> **Exercise**: Please retype the records below exactly, from the first line down to and including the line with "Where RTL was".

> **Listed records**:
-- -- --
This is an optimization exercise on Yosys and OpenROAD, whose aim is small area, not a production implementation.
Where RTL was checked, it was by simulation tests only, not by an equivalence proof against the original.
Power figures rest on the tool's default switching activity, not on a simulated workload.

Design axis_fraction_divider, start of the top module:
module axis_fraction_divider (
    input  wire        aclk,
    input  wire        aclken,
    input  wire        aresetn,
    input  wire        s_axis_divisor_tvalid,
    input  wire [31:0] s_axis_divisor_tdata,
    input  wire [0:0]  s_axis_divisor_tuser,
    input  wire        s_axis_dividend_tvalid,
    input  wire [31:0] s_axis_dividend_tdata,
    input  wire [0:0]  s_axis_dividend_tuser,
    output wire        m_axis_dout_tvalid,
    output wire [47:0] m_axis_dout_tdata,
    output wire [0:0]  m_axis_dout_tuser
);
Size: ~13,000 cells after synthesis, ~1,100 flip-flops, ~120 I/O pins, ~90,000 sq um of cells after synthesis.
export LEC_CHECK = 0
export ABC_AREA = 1
export CAP_MARGIN = 20
export CORE_MARGIN = 2
export CORE_UTILIZATION = 70
export CTS_BUF_LIST = sky130_fd_sc_hd__clkbuf_16
export CTS_CLUSTER_DIAMETER = 80
export CTS_CLUSTER_SIZE = 25
export GPL_TIMING_DRIVEN = 0
export PLACE_DENSITY = 0.85
export SLEW_MARGIN = 20
create_clock -name core_clock -period 7.5 [get_ports {aclk}]
standard.sh (not shown) runs the stock make flow with config.mk's settings and CLKGATE_MAP_FILE= SYNTH_SCRIPT=/design/flow/synth_recipe.tcl, a recipe that flattens the netlist after the stock synthesis.
==> flow/flow/run.sh <==
#!/bin/bash
set -euo pipefail
bash standard.sh 'BUFFER_PORTS_ARGS=-buffer_cell sky130_fd_sc_hd__buf_2' finish > run_make.log 2>&1
The first run produced a layout that fails on setup timing.
Rerun with:
==> flow/run.sh (new file) <==
#!/bin/bash
# synth_recipe.tcl (not shown) runs the flow's synth.tcl, then flattens the netlist and writes it again
# the make line also repeats each setting of config.mk as NAME=value (left out here)
make -C /OpenROAD-flow-scripts/flow DESIGN_CONFIG=/design/flow/config.mk WORK_HOME=/design/flow/orfs CLKGATE_MAP_FILE= SYNTH_SCRIPT=/design/flow/synth_recipe.tcl finish
removed: flow/flow/run.sh
removed: flow/standard.sh
=>
- The changed run finished but fails on setup timing
- count of clock-buffer cells in the layout climbs by 3
- non-clock buffer count rose by 28
- utilization is higher by 0.74 points
- routed wire length increases by 1.3%
- sequential share of layout area came out lower by 0.32 points
- global-route usage climbs by 0.24 points
- clock power goes up by about 2%
- setup slack degrades by 37 ps
- first-iteration DRC count goes up by 9.2%
- die area does not change
- cell count hardly moves
No functional check of the RTL was part of any run of this note.

---

axis_fraction_divider, a different RTL version from the one above (not shown whole).
For scale: roughly 1,200 flip-flops, ~120 I/O pins.
==> flow/config.mk <==
export PLATFORM = sky130hd
export DESIGN_NAME = axis_fraction_divider
export DESIGN_NICKNAME = axis_fraction_divider
export VERILOG_FILES = /design/flow/design.v
export SDC_FILE = /design/flow/constraint.sdc
export NUM_CORES = 4
export LEC_CHECK = 0
export ABC_AREA = 1
export CAP_MARGIN = 20
export CORE_MARGIN = 2
export CORE_UTILIZATION = 70
export CTS_BUF_LIST = sky130_fd_sc_hd__clkbuf_16
export CTS_CLUSTER_DIAMETER = 80
export CTS_CLUSTER_SIZE = 25
export GPL_TIMING_DRIVEN = 1
export PLACE_DENSITY = 0.85
export SLEW_MARGIN = 20
==> flow/constraint.sdc <==
create_clock -name core_clock -period 7.5 [get_ports {aclk}]
set_input_delay 1.5000 -clock core_clock [delete_from_list [all_inputs] [get_ports {aclk}]]
set_output_delay 1.5000 -clock core_clock [all_outputs]
set_load 0.01 [all_outputs]
run.sh (not shown) runs the stock make flow with config.mk's settings and CLKGATE_MAP_FILE= SYNTH_SCRIPT=/design/flow/synth_recipe.tcl, a recipe that flattens the netlist after the stock synthesis.
Stock flow here: none of the scripts above is used.
The starting point went through all stages and came out clean.
Edit:
==> flow/flow/run.sh (new file) <==
#!/bin/bash
set -euo pipefail
bash standard.sh 'BUFFER_PORTS_ARGS=-buffer_cell sky130_fd_sc_hd__buf_2' finish > run_make.log 2>&1
==> flow/standard.sh (new file) <==
#!/bin/bash
# synth_recipe.tcl (not shown) runs the flow's synth.tcl, then flattens the netlist and writes it again
# the make line also repeats each setting of config.mk as NAME=value (left out here)
make -C /OpenROAD-flow-scripts/flow DESIGN_CONFIG=/design/flow/config.mk WORK_HOME=/design/flow/orfs CLKGATE_MAP_FILE= SYNTH_SCRIPT=/design/flow/synth_recipe.tcl "${@:-finish}"
removed: flow/run.sh
The changed run produced a clean layout.
Worst setup slack improved by 0.017 ns.
Die area stays the same.
Combinational power barely changes.
Power rises by 0.38%.
Edit:
- CTS_CLUSTER_DIAMETER: 80 -> 100
- CTS_CLUSTER_SIZE: 25 -> 30
Outcome: Setup slack is worse by 0.12 ns. Count of clock-buffer cells in the layout came out lower by 19. Maximum frequency came out lower by 1.6%. Routed wire length came out lower by 1.2%. Clock power came out lower by about 16%.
-- -- --
> **Result**:
This is an optimization exercise on Yosys and OpenROAD, whose aim is small area, not a production implementation.
Where RTL was checked, it was by simulation tests only, not by an equivalence proof against the original.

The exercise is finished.